Mr Sharon said, that unlike the Europeans, the Bush administration had not asked him to raise the siege on Mr Arafat, which the Palestinian leader says is preventing him from cracking down on militants.

The Israeli prime minister predicts that eventually the Palestinians will realise that Mr Arafat is incapable of ending attacks on Israel and with them the crippling Israeli economic blockade on the territories.

However the United States and Israel have agreed to set up a joint commission as the first step towards providing international aid to the Palestinian population, Israeli public radio reported yesterday.

The report said Sharon had submitted a long-term and a short-term plan to US officials.

One would lift the army blockade on areas where calm has been restored, while the second is a kind of "Marshall plan" spreading aid to the population of the occupied territories over several years, to be financed by the private sector worldwide, the radio added.

President Bush has also asked Congress to release $300 million for humanitarian aid to the Palestinians. However, in an editorial today the mass circulation Yediot Aharonotnewspaper said: "in fact, the present US administration has no real interest in the Israeli-Palestinian question. What concerns it, is the effect of this question on its conflict with Iraq."

Yediotsaid Washington had never envisaged giving Sharon Arafat's head on a plate. "Bush's priority is to obtain support for the next phase (of his 'war on terror') when he will hit Iraq," it said.
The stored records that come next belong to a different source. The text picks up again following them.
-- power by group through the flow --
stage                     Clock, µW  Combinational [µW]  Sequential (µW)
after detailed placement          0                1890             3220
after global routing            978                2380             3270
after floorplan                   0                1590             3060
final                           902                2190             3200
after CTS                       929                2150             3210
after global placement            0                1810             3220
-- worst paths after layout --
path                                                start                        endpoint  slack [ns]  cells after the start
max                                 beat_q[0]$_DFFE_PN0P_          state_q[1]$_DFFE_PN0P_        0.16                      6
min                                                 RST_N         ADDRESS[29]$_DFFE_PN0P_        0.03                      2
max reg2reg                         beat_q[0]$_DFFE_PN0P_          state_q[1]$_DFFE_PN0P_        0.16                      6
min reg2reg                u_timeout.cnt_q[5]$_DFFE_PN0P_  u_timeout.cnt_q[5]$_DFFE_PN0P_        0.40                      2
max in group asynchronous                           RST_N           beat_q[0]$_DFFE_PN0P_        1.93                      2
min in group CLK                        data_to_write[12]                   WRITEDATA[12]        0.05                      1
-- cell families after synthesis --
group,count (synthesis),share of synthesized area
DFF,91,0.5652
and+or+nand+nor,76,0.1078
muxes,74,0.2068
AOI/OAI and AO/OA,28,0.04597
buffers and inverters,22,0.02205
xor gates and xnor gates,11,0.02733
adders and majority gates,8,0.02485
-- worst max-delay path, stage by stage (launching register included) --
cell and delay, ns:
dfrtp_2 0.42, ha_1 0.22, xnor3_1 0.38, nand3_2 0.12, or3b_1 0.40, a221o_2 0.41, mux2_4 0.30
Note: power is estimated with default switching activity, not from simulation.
<file path="config.mk">
export PLATFORM = sky130hd
export DESIGN_NAME = mem_arbiter
export DESIGN_NICKNAME = d
export VERILOG_FILES = /design/src/rtl/mem_arbiter.sv
export SDC_FILE = /design/constraint.sdc
export NUM_CORES = 1
export LEC_CHECK = 0
export CORE_MARGIN = 4
export CORE_UTILIZATION = 25
export CTS_CLUSTER_DIAMETER = 40
export CTS_CLUSTER_SIZE = 25
export DETAILED_ROUTE_END_ITERATION = 12
export GPL_TIMING_DRIVEN = 0
export PLACE_DENSITY_LB_ADDON = 0.08
export SLEW_MARGIN = 25
export SYNTH_ARGS = -nofsm -noshare
export SYNTH_HDL_FRONTEND = slang
export SYNTH_SLANG_ARGS = --single-unit
export TNS_END_PERCENT = 20
</file>
<file path="constraint.sdc">
create_clock -name clk -period 3.15 [get_ports clk]
set_input_delay 0.63 -clock clk [delete_from_list [all_inputs] [get_ports clk]]
set_output_delay 0.63 -clock clk [all_outputs]
set_load 0.02 [all_outputs]
</file>
<file path="src/rtl/mem_arbiter.sv">
// Time-shares the single memory-controller request port between icache line
// refills (split into word reads) and load/store-buffer accesses.
module mem_arbiter #(
   parameter int LINE_WORDS = 4,
   parameter int IDX_W      = 2
) (
   input  logic             clk,
   input  logic             rst,
   input  logic             rdy,
   input  logic             rollback,
   input  logic             io_buffer_full,
   // icache refill side
   input  logic             ic_req,
   input  logic [31:0]      ic_addr,
   output logic             ic_word_valid,
   output logic [IDX_W-1:0] ic_word_idx,
   output logic [31:0]      ic_word,
   output logic             ic_done,
   // load/store buffer side
   input  logic             lsb_req,
   input  logic             lsb_wr,
   input  logic [31:0]      lsb_addr,
   input  logic [2:0]       lsb_type,
   input  logic [31:0]      lsb_st_val,
   output logic             lsb_done,
   output logic [31:0]      lsb_ld_val,
   // memory controller side
   output logic             mc_enable,
   output logic             mc_wr,
   output logic [31:0]      mc_addr,
   output logic [2:0]       mc_type,
   output logic [31:0]      mc_st_val,
   input  logic             mc_done,
   input  logic [31:0]      mc_result
);

   typedef enum logic [2:0] {IDLE, IF_BUSY, LS_BUSY, DRAIN, GAP} state_t;

   localparam logic [IDX_W-1:0] LAST_IDX = IDX_W'(LINE_WORDS - 1);
   localparam logic [2:0]       TYPE_LW  = 3'b010;

   state_t           state, state_nxt;
   logic             last_ls;      // 1: the LSB won the most recent grant
   logic [IDX_W-1:0] cnt;
   logic [31:0]      line_base;

   logic lsb_ok, done_seen;
   logic grant_if, grant_ls, reissue, drop, word_ok, ls_ok;

   // A store to the UART window must wait while its buffer is full.
   assign lsb_ok    = lsb_req && !(lsb_wr && lsb_addr[17:16] == 2'b11 && io_buffer_full);
   assign done_seen = mc_enable && mc_done;

   always_ff @(posedge clk or negedge rst) begin
      if (!rst)
         state <= IDLE;
      else if (rdy)
         state <= state_nxt;
   end

   always_comb begin
      state_nxt = state;
      grant_if  = 1'b0;
      grant_ls  = 1'b0;
      reissue   = 1'b0;
      drop      = 1'b0;
      word_ok   = 1'b0;
      ls_ok     = 1'b0;
      case (state)
         IDLE: begin
            if (!rollback) begin
               if (ic_req && lsb_ok) begin
                  grant_if = last_ls;
                  grant_ls = !last_ls;
               end else begin
                  grant_if = ic_req;
                  grant_ls = lsb_ok;
               end
            end
            if (grant_if)      state_nxt = IF_BUSY;
            else if (grant_ls) state_nxt = LS_BUSY;
         end
         IF_BUSY: begin
            if (!mc_enable) begin
               // Between words nothing is in flight, so rollback can leave now.
               if (rollback) state_nxt = GAP;
               else          reissue   = 1'b1;
            end else if (mc_done) begin
               drop = 1'b1;
               if (rollback) begin
                  state_nxt = GAP;
               end else begin
                  word_ok = 1'b1;
                  if (cnt == LAST_IDX) state_nxt = GAP;
               end
            end else if (rollback) begin
               state_nxt = DRAIN;
            end
         end
         LS_BUSY: begin
            if (done_seen) begin
               drop      = 1'b1;
               ls_ok     = mc_wr || !rollback;
               state_nxt = GAP;
            end else if (rollback && !mc_wr) begin
               state_nxt = DRAIN;
            end
         end
         DRAIN: begin
            if (done_seen) begin
               drop      = 1'b1;
               state_nxt = GAP;
            end
         end
         GAP:     state_nxt = IDLE;
         default: state_nxt = IDLE;
      endcase
   end

   always_ff @(posedge clk or negedge rst) begin
      if (!rst) begin
         last_ls       <= 1'b0;
         cnt           <= '0;
         line_base     <= '0;
         ic_word_valid <= 1'b0;
         ic_word_idx   <= '0;
         ic_word       <= '0;
         ic_done       <= 1'b0;
         lsb_done      <= 1'b0;
         lsb_ld_val    <= '0;
         mc_enable     <= 1'b0;
         mc_wr         <= 1'b0;
         mc_addr       <= '0;
         mc_type       <= '0;
         mc_st_val     <= '0;
      end else if (rdy) begin
         ic_word_valid <= 1'b0;
         ic_done       <= 1'b0;
         lsb_done      <= 1'b0;
         if (grant_if) begin
            last_ls   <= 1'b0;
            line_base <= ic_addr;
            cnt       <= '0;
            mc_enable <= 1'b1;
            mc_wr     <= 1'b0;
            mc_addr   <= ic_addr;
            mc_type   <= TYPE_LW;
            mc_st_val <= '0;
         end
         if (grant_ls) begin
            last_ls   <= 1'b1;
            mc_enable <= 1'b1;
            mc_wr     <= lsb_wr;
            mc_addr   <= lsb_addr;
            mc_type   <= lsb_type;
            mc_st_val <= lsb_st_val;
         end
         if (reissue) begin
            mc_enable <= 1'b1;
            mc_addr   <= line_base + {{(30-IDX_W){1'b0}}, cnt, 2'b00};
         end
         if (drop)
            mc_enable <= 1'b0;
         if (word_ok) begin
            ic_word_valid <= 1'b1;
            ic_word       <= mc_result;
            ic_word_idx   <= cnt;
            if (cnt == LAST_IDX) ic_done <= 1'b1;
            else                 cnt     <= cnt + 1'b1;
         end
         if (ls_ok) begin
            lsb_done <= 1'b1;
            if (!mc_wr) lsb_ld_val <= mc_result;
         end
      end
   end

endmodule
</file>
==> results_dict.tcl, run 1 <==
set metrics [dict create \
    drive_above_1_share 0.147 \
    crit_path_end_kind "flop" \
    dieArea_um2 35100 \
    holdCritPathClass "in -> async" \
    regArea_um2 4400 \
    setup_violations 0 \
    yosysSeqAreaShare 0.548 \
    worstPathMaxFanout 10 \
    cts_buffers 17 \
    rsz0062_at_grt "false" \
    ys_top_cells_by_area "dfrtp_1 55%, mux2_2 11%, nand2_1 9.3%" \
    drt_iter0_markers 476 \
    synthFlopType "dfrtp_1" \
    final_cell_area_um2 12000 \
    post-dp-hpwl_mm 21.0 \
    criticalPathCategory "in -> reg" \
    grt_usage 0.160 \
    ios 278 \
    synth_top_area_share 0.548 \
    syn2layout_area_growth_pct 49.2 \
    ys_seq_elements 176 \
    crit_buf_inv 3 \
    row_count 65 \
    p_int_mw 6.78 \
    routed_via_density 4.59 \
    p_per_area_nw_per_um2 895 \
    cts_tree "done" \
    swShare 0.368 \
    fin_setup_tns_ns 0 \
    drc_errors 0 \
    die_w_um 187 \
    async_flop_share 1.00 \
    max_freq_mhz 346 \
    p_leak_nw 5.07 \
    antenna_left 0 \
    syn_inst 768 \
    clock_latency_ns 0.44 \
    drt_wl_total_mm 28.1 \
    num_vias 6803 \
    multi_input_area_um2 3380 \
    synth.distinct_cells 52 \
    pwr-share-comb 0.422 \
    crit_required_ns 3.44 \
    wl_per_cell_um 19.0 \
    antennaDiodeCount 0 \
    status "completed" \
    htree_num_levels 4 \
    root_buffer "clkbuf_16" \
    synth_top_area_cell "dfrtp_1" \
    crit_chain "clkdlybuf4s50_1, or3_1, or2_2, buf_2, nor2_1, clkbuf_1, a21oi_1" \
    finalWeightedCongestion 0.762 \
    drv_slew 0 \
    grt_max_degree 78 \
    cts_buffer_depth 2 \
    pwr-share-seq 0.367 \
    gr-total-overflow 0 \
    numClockSinks 176 \
    ir_drop_mv 0.383 \
    fin_skew_ns 0.0183 \
    critPathLaunchType "input pin" \
    fin_nets 1210 \
    cp_slowest_cell "clkdlybuf4s50_1" \
    ys_warn_count 0 \
    min_period_ns 2.89 \
    fillers 3166 \
    core_area_um2 31600 \
    netlist_area_um2 8030 \
    cp_data_arrival_time_ns 3.18 \
    maxCapViolCount 0 \
    grt_pass1_vias 7125 \
    relSlewSlack 0.469 \
    post-route-util 0.379 \
    die_y_um 187 \
    initial_core_util 0.254 \
    worst_slew_pin_slew_ns 0.791 \
    slowest_delay_ns 0.55 \
    p_switching_mw 3.95 \
    port-buffer-count 277 \
    finalHoldViolations 0 \
    antenna_found_initial 4 \
    grt_pass1_wl_mm 43.9 \
    dr.pass1.iters 5 \
    synth-edff-count 0 \
    post-route-period-util 0.917 \
    clock_power_share 0.211 \
    hold_slack_ns 0.188 \
    syn_area_per_cell_um2 10.5 \
    clk_pin_slew_ns 0.07 \
    finalPower_mw 10.7 \
    crit_family "buffers and inverters" \
    syn-num-nets 912 \
    place_area_um2 11400 \
]
==> worst paths after layout <==
check | start | end | slack, ns | cells past startpoint
hold reg to reg | line_base[0]$_DFFE_PN0P_ | line_base[0]$_DFFE_PN0P_ | 0.47 | 2
max in group asynchronous | rst | line_base[28]$_DFFE_PN0P_ | 2.19 | 2
setup reg to reg | cnt[0]$_DFFE_PN0P_ | mc_addr[22]$_DFFE_PN0P_ | 0.54 | 7
min in group clk | line_base[0]$_DFFE_PN0P_ | line_base[0]$_DFFE_PN0P_ | 0.47 | 2
setup / recovery | rollback | mc_addr[26]$_DFFE_PN0P_ | 0.26 | 7
hold / removal | rst | ic_word[19]$_DFFE_PN0P_ | 0.19 | 1
==> synth_stat cells, types with 2 or more instances <==
| master | count |
|---|---|
| and4_1 | 4 |
| nand2_1 | 199 |
| xnor2_1 | 20 |
| buf_2 | 26 |
| buf_6 | 5 |
| a21oi_1 | 34 |
| o21ai_0 | 44 |
| mux2_2 | 78 |
| nor3_1 | 12 |
| clkbuf_1 | 13 |
| dfrtp_1 | 176 |
| inv_1 | 4 |
| xor2_1 | 6 |
| a22o_1 | 4 |
| o22ai_1 | 10 |
| ha_1 | 3 |
| a31oi_1 | 3 |
| nor4_1 | 8 |
| and3_1 | 7 |
| nor2_1 | 22 |
| or3_1 | 4 |
| nand4_1 | 11 |
| or2_1 | 2 |
| o211ai_1 | 2 |
| o221a_2 | 5 |
| nand2b_1 | 8 |
| a21o_1 | 2 |
| mux2i_1 | 5 |
| o221ai_2 | 3 |
| o2bb2ai_1 | 7 |
| nor2b_1 | 2 |
| nand3_1 | 17 |
| a221oi_1 | 2 |
| nor2_2 | 2 |
==> placed cells by master (no fill, tap or decap), types with 4 or more instances in the layout <==
| cell | netlist | routed |
|---|---|---|
| clkdlybuf4s50_1 | 0 | 276 |
| nand2_1 | 199 | 199 |
| dfrtp_1 | 176 | 176 |
| mux2_2 | 78 | 78 |
| o21ai_0 | 44 | 44 |
| a21oi_1 | 34 | 34 |
| buf_2 | 26 | 26 |
| nor2_1 | 22 | 22 |
| xnor2_1 | 20 | 20 |
| nand3_1 | 17 | 17 |
| clkbuf_16 | 0 | 17 |
| clkbuf_1 | 13 | 15 |
| nor3_1 | 12 | 12 |
| nand4_1 | 11 | 11 |
| o22ai_1 | 10 | 10 |
| nand2b_1 | 8 | 8 |
| nor4_1 | 8 | 8 |
| and3_1 | 7 | 7 |
| o2bb2ai_1 | 7 | 7 |
| xor2_1 | 6 | 6 |
| buf_6 | 5 | 5 |
| mux2i_1 | 5 | 5 |
| o221a_2 | 5 | 5 |
| inv_1 | 4 | 4 |
| and4_1 | 4 | 4 |
| or3_1 | 4 | 4 |
| a22o_1 | 4 | 4 |
| inv_6 | 0 | 4 |
==> power groups by stage <==
stage	logic, mW	registers, mW	clock network (mW)
after floorplan	1.46	4.75	0
after global placement	4.55	3.96	0
after detailed placement	4.58	3.97	0
after CTS	4.59	3.95	2.35
after global routing	4.87	4.09	2.43
final	4.53	3.94	2.26
==> through the flow <==
stage / worst slack (ns) / cells
after CTS: 0.0688 / 1481
final: 0.262 / 1481
after global placement: -6.87 / 1447
after global routing: 0.0792 / 1481
after detailed placement: -0.410 / 1449
after floorplan: 0.810 / 768
==> layout make-up <==
class,instances,area share
sequential,176,0.367
multi-input combinational,543,0.282
timing repair buffer,279,0.236
tap,402,0.0420
clock buffer,19,0.0361
buffer,45,0.0203
clock inverter,13,0.0146
inverter,4,0.00125
==> kinds of logic after synthesis <==
kind of cell | count (synthesis) | synth area share
AO/OA/AOI/OAI | 126 | 0.101
XOR/XNOR | 26 | 0.0283
adder cells (fa/ha/maj) | 4 | 0.00716
buffers and inverters | 49 | 0.0321
flip-flops | 176 | 0.548
multiplexers | 83 | 0.116
AND/OR/NAND/NOR | 304 | 0.168
==> timing repair <==
item | CTS | global route
hold buffers | 0 | 0
gates resized for setup | 0 | 1
setup endpoints to repair | 0 | 10
setup buffers | 0 | 0
==> sequential cells by signal, summed over array words and instances (netlist names), 2 cells and up <==
signal       cells
cnt              2
lsb_ld_val      32
line_base       32
mc_type          3
ic_word         32
mc_st_val       32
mc_addr         32
ic_word_idx      2
state            3
==> worst reg2reg max path, delay by kind of cell, from the launching register on <==
family	cells	cell delay [ns]
AND/OR/NAND/NOR	3	1.15
adder cells (fa/ha/maj)	2	0.49
XOR/XNOR	1	0.19
AO/OA/AOI/OAI	1	0.27
flip-flops	1	0.43
==> per-layer routing <==
layer / wire (um) / part of all wire / GRT usage
met1: 13000 / 0.46 / 0.216
met2: 12500 / 0.45 / 0.246
met3: 2240 / 0.080 / 0.0582
met4: 299 / 0.011 / 0.0358
met5: 62 / 0.0022 / 0
Power figures use the tool's default switching activity.
==> run 2: changes to the inputs <==
- ABC_AREA: unset -> 1
==> results_dict.tcl, run 2 <==
set metrics [dict create \
    status "completed" \
    max_freq_mhz 424 \
    p_per_area_nw_per_um2 884 \
    cts_buffers 17 \
    synth_top_area_cell "dfrtp_1" \
    finalHoldViolations 0 \
    yosysMostFrequentCell "nand2_1" \
    synthAdderAreaFrac 0.00651 \
    num_vias 8621 \
    antennaDiodeCount 0 \
    p_switching_mw 4.43 \
    antenna_left 0 \
    gr-total-overflow 0 \
    die_y_um 196 \
    async_flop_share 1.00 \
    min_period_ns 2.36 \
    drt_iter0_markers 432 \
    yosysSeqAreaShare 0.499 \
    cp_num_cells 9 \
    dieArea_um2 38400 \
    crit_family "buffers and inverters" \
    setup_violations 0 \
    worst_slew_pin_slew_ns 0.614 \
    holdCritPathClass "in -> async" \
    synthFlopType "dfrtp_1" \
    synth.distinct_cells 36 \
    ys_warn_count 0 \
    cts_tree "done" \
    worstPathMaxFanout 10 \
    crit_path_end_kind "flop" \
    cts-resized-gates 0 \
    rsz0062_at_grt "false" \
    synth_top_area_share 0.499 \
    root_buffer "clkbuf_16" \
    post-dp-hpwl_mm 26.4 \
    grt_pass1_vias 8904 \
    ir_drop_mv 0.453 \
    fillers 3706 \
    final_common_cell "nand2_1" \
    syn_inst 1154 \
    grt_pass1_wl_mm 53.0 \
    drive_above_1_share 0.0602 \
    relSlewSlack 0.591 \
    slowest_delay_ns 0.60 \
    drt_wl_total_mm 33.9 \
    worst-r2r-cell-count 12 \
    dr.pass1.iters 5 \
    port-buffer-count 276 \
    syn-num-nets 1298 \
    final_cell_area_um2 12900 \
    syn2layout_area_growth_pct 46.0 \
    clock_latency_ns 0.45 \
    grt_max_degree 64 \
    clk_pin_slew_ns 0.07 \
    core_area_um2 34700 \
    row_count 68 \
    antenna_found_initial 3 \
    synth_compound_area_frac 0.0905 \
    drc_errors 0 \
    cts_setup_buffers 0 \
    p_leak_nw 6.15 \
    die_w_um 196 \
    p_int_mw 6.98 \
    drv_slew 0 \
    htree_num_levels 4 \
    finalWeightedCongestion 0.863 \
    holdBufCountCts 0 \
    numClockSinks 176 \
    reg2reg_slack_ns 0.97 \
    pwr-share-seq 0.349 \
    cts_buffer_depth 2 \
    crit_required_ns 3.48 \
    synth-edff-count 0 \
    crit_path_frequent_cell "nand2_1" \
    critPathLaunchType "input pin" \
    crit_chain "clkdlybuf4s50_1, nand2_1, o21a_1, buf_2, nand4_2, nand3_2, buf_4, nand3_1, nand2_1" \
    cp_data_arrival_time_ns 2.69 \
    routed_via_density 4.50 \
    grt_usage 0.177 \
    synth_xor_area_frac 0.00793 \
    final_cell_mix "360 x nand2_1, 275 x clkdlybuf4s50_1, 176 x dfrtp_1, 150 x inv_1, 87 x nand3_1" \
    reg2reg_from "cnt[1]$_DFFE_PN0P_" \
    wl_per_cell_um 17.7 \
    maxCapViolCount 0 \
    crit_buf_inv 3 \
    ys_top_cells_by_area "dfrtp_1 50%, nand2_1 15%, inv_1 6.4%" \
    cp_slowest_cell "clkdlybuf4s50_1" \
    criticalPathCategory "in -> reg" \
    post-route-util 0.372 \
    synth_common_cells "360 x nand2_1, 176 x dfrtp_1, 150 x inv_1" \
    swShare 0.388 \
    ys_seq_elements 176 \
    netlist_area_um2 8830 \
    synthSimpleGateAreaFrac 0.296 \
    pwr-share-comb 0.432 \
    clock_power_share 0.218 \
    initial_core_util 0.255 \
    fin_skew_ns 0.0148 \
    syn_area_per_cell_um2 7.66 \
    synth_top_family_by_area "simple AND/OR/NAND/NOR gates" \
    synth_mux_area_frac 0 \
    ios 278 \
    fin_nets 1595 \
    r2r-end "mc_addr[27]$_DFFE_PN0P_" \
    fin_setup_tns_ns 0 \
    place_area_um2 12200 \
    post-route-period-util 0.749 \
]
[run 2: logic make-up (layout without fill, tap and decap cells)]
| family | after synthesis | in the layout |
|---|---|---|
| AO/OA/AOI/OAI | 155 | 155 |
| XOR/XNOR | 8 | 8 |
| adder cells (fa/ha/maj) | 4 | 4 |
| buffers and inverters | 217 | 525 |
| flip-flops | 176 | 176 |
| AND/OR/NAND/NOR | 594 | 594 |
[run 2: metrics by stage]
stage | total power, mW | setup WS (ns) | hold WS [ns] | cells
after floorplan | 6.42 | 1.34 | 0.334 | 1154
after global placement | 8.96 | -6.83 | 0.455 | 1885
after detailed placement | 8.98 | 0.257 | 0.462 | 1887
after CTS | 11.6 | 0.747 | 0.0896 | 1917
after global routing | 12.2 | 0.668 | 0.109 | 1917
final | 11.4 | 0.790 | 0.0886 | 1917
[run 2: area by class of cell]
type	instances	area, um2	share of cell area
flip-flops and latches	176	4400	0.342
inverters	153	577	0.0447
clock inverters	12	230	0.0179
multi-input cells	761	3540	0.275
clock buffers	18	439	0.0341
plain buffers	64	312	0.0242
repair buffers	278	2820	0.219
well taps	455	569	0.0441
[run 2: power by group through the flow]
stage	registers, mW	clock network (mW)	logic [mW]
after floorplan	4.81	0	1.61
after global placement	4.00	0	4.96
after detailed placement	3.99	0	4.99
after CTS	3.98	2.57	5.00
after global routing	4.12	2.66	5.42
final	3.98	2.49	4.93
[run 2: worst max path at each step]
| stage | start | slack (ns) | endpoint |
|---|---|---|---|
| after CTS | lsb_addr[17] | 0.75 | mc_addr[23]$_DFFE_PN0P_ |
| after global placement | rst | -6.83 | mc_addr[28]$_DFFE_PN0P_ |
| after floorplan | cnt[0]$_DFFE_PN0P_ | 1.34 | mc_addr[6]$_DFFE_PN0P_ |
| after detailed placement | lsb_addr[17] | 0.26 | mc_addr[23]$_DFFE_PN0P_ |
| final | lsb_addr[17] | 0.79 | mc_addr[23]$_DFFE_PN0P_ |
| after global routing | cnt[1]$_DFFE_PN0P_ | 0.67 | mc_addr[27]$_DFFE_PN0P_ |
[run 2: metal layers]
metal	GRT usage	vias to the layer above	routed length, um
li1	-	4292	-
met1	0.240	4021	15900
met2	0.270	268	14600
met3	0.0680	34	2910
met4	0.0388	6	466
met5	0	-	45
[run 2: worst reg2reg max path: stages, from the launching register on]
cell     delay [ns]
dfrtp_1        0.46
ha_1           0.31
nand2_1        0.06
nand2_1        0.08
nand3_1        0.22
nor2_2         0.37
nand2_1        0.09
nand2_1        0.06
nand2_1        0.08
nand2_1        0.09
nand2_1        0.09
nand2_1        0.08
nand2_1        0.06
==> run 3: changes to the inputs <==
- clock period: 3.15 -> 2.3 ns (I/O delays scaled with it)
==> results_dict.tcl, run 3 (synthesis results as in run 2) <==
set metrics [dict create \
    status "completed" \
    syn2layout_area_growth_pct 46.3 \
    dr.pass1.iters 4 \
    grt_pass1_vias 8904 \
    initial_core_util 0.255 \
    drc_errors 0 \
    relSlewSlack 0.590 \
    finalHoldViolations 0 \
    gr-total-overflow 0 \
    antennaDiodeCount 0 \
    maxCapViolCount 0 \
    root_buffer "clkbuf_16" \
    slowest_delay_ns 0.54 \
    htree_num_levels 4 \
    drt_iter0_markers 407 \
    crit_buf_inv 2 \
    die_y_um 196 \
    rsz0062_at_grt "true" \
    pre_cts_ws_ns -0.423 \
    crit_required_ns 2.69 \
    drv_slew 0 \
    min_period_ns 2.20 \
    clk_pin_slew_ns 0.08 \
    ir_drop_mv 0.621 \
    criticalPathCategory "in -> reg" \
    crit_family "buffers and inverters" \
    p_leak_nw 6.16 \
    setup_ws_ns 0.0985 \
    routed_via_density 4.49 \
    fin_skew_ns 0.0140 \
    grt_max_degree 64 \
    antenna_found_initial 3 \
    ios 278 \
    crit_chain "clkdlybuf4s50_1, a21oi_2, clkbuf_1, nand4_1, nand3_1, nand3_1, nand2_1" \
    fin_nets 1597 \
    place_area_um2 12200 \
    worstPathMaxFanout 10 \
    critPathLaunchType "input pin" \
    row_count 68 \
    fillers 3702 \
    drive_above_1_share 0.0628 \
    antenna_left 0 \
    dieArea_um2 38400 \
    finalPower_mw 15.6 \
    core_area_um2 34700 \
    holdCritPathClass "in -> reg" \
    port-buffer-count 276 \
    final_cells 1919 \
    crit_path_end_kind "flop" \
    finalWeightedCongestion 0.863 \
    p_per_area_nw_per_um2 1210 \
    cts_buffers 17 \
    setup_violations 0 \
    grt_pass1_wl_mm 53.0 \
    final_cell_mix "359 x nand2_1, 275 x clkdlybuf4s50_1, 176 x dfrtp_1, 150 x inv_1, 86 x nand3_1" \
    post-route-period-util 0.957 \
    crit_path_frequent_cell "nand3_1" \
    final_common_cell "nand2_1" \
    worst_slew_pin_slew_ns 0.615 \
    cp_data_arrival_time_ns 2.59 \
    cts_tree "done" \
    final_cell_area_um2 12900 \
    num_vias 8615 \
    max_freq_mhz 454 \
    cts_buffer_depth 2 \
    placedCellCount 1887 \
    wl_per_cell_um 17.7 \
    post-dp-hpwl_mm 26.4 \
    grt_usage 0.177 \
    die_w_um 196 \
    cp_slowest_cell "clkdlybuf4s50_1" \
    clock_latency_ns 0.45 \
    drt_wl_total_mm 34.0 \
    numClockSinks 176 \
]
## run 3: what timing repair did
action | 4_1_cts | 5_1_grt
hold buffers | 1 | 0
hold endpoints to repair | 51 | 0
setup buffers | 0 | 1
endpoints found under the setup margin | 0 | 7
resized for setup | 0 | 4
## run 3: area by class of cell
| class | count | area, um2 | area share |
|---|---|---|---|
| inverters | 153 | 577 | 0.0446 |
| clock buffers | 18 | 439 | 0.0340 |
| plain buffers | 64 | 312 | 0.0241 |
| flip-flops and latches | 176 | 4400 | 0.341 |
| well taps | 455 | 569 | 0.0440 |
| multi-input cells | 761 | 3560 | 0.275 |
| clock inverters | 12 | 230 | 0.0178 |
| repair buffers | 280 | 2840 | 0.220 |
## run 3: tightest hold or removal path, stage by stage
cell	delay, ns
buf_2	0.16
nand2_1	0.08
nand2_1	0.04
## run 3: per-layer routing
| metal | part of all wire | global-route usage | wire length [um] |
|---|---|---|---|
| met1 | 0.47 | 0.240 | 16000 |
| met2 | 0.43 | 0.270 | 14600 |
| met3 | 0.084 | 0.0680 | 2870 |
| met4 | 0.014 | 0.0388 | 466 |
| met5 | 0.0013 | 0 | 45 |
According to Haaretz, the US administration has given Israel the nod to strike back at Iraq if President Saddam Hussein's regime attacks it during a possible US operation against Baghdad.

In addition, a joint US-Israeli defence group will be reactivated in March, the newspaper said.

Haaretz said last week that Israeli and US troops had practised anti-missile defence in anticipation of a possible Iraqi strike.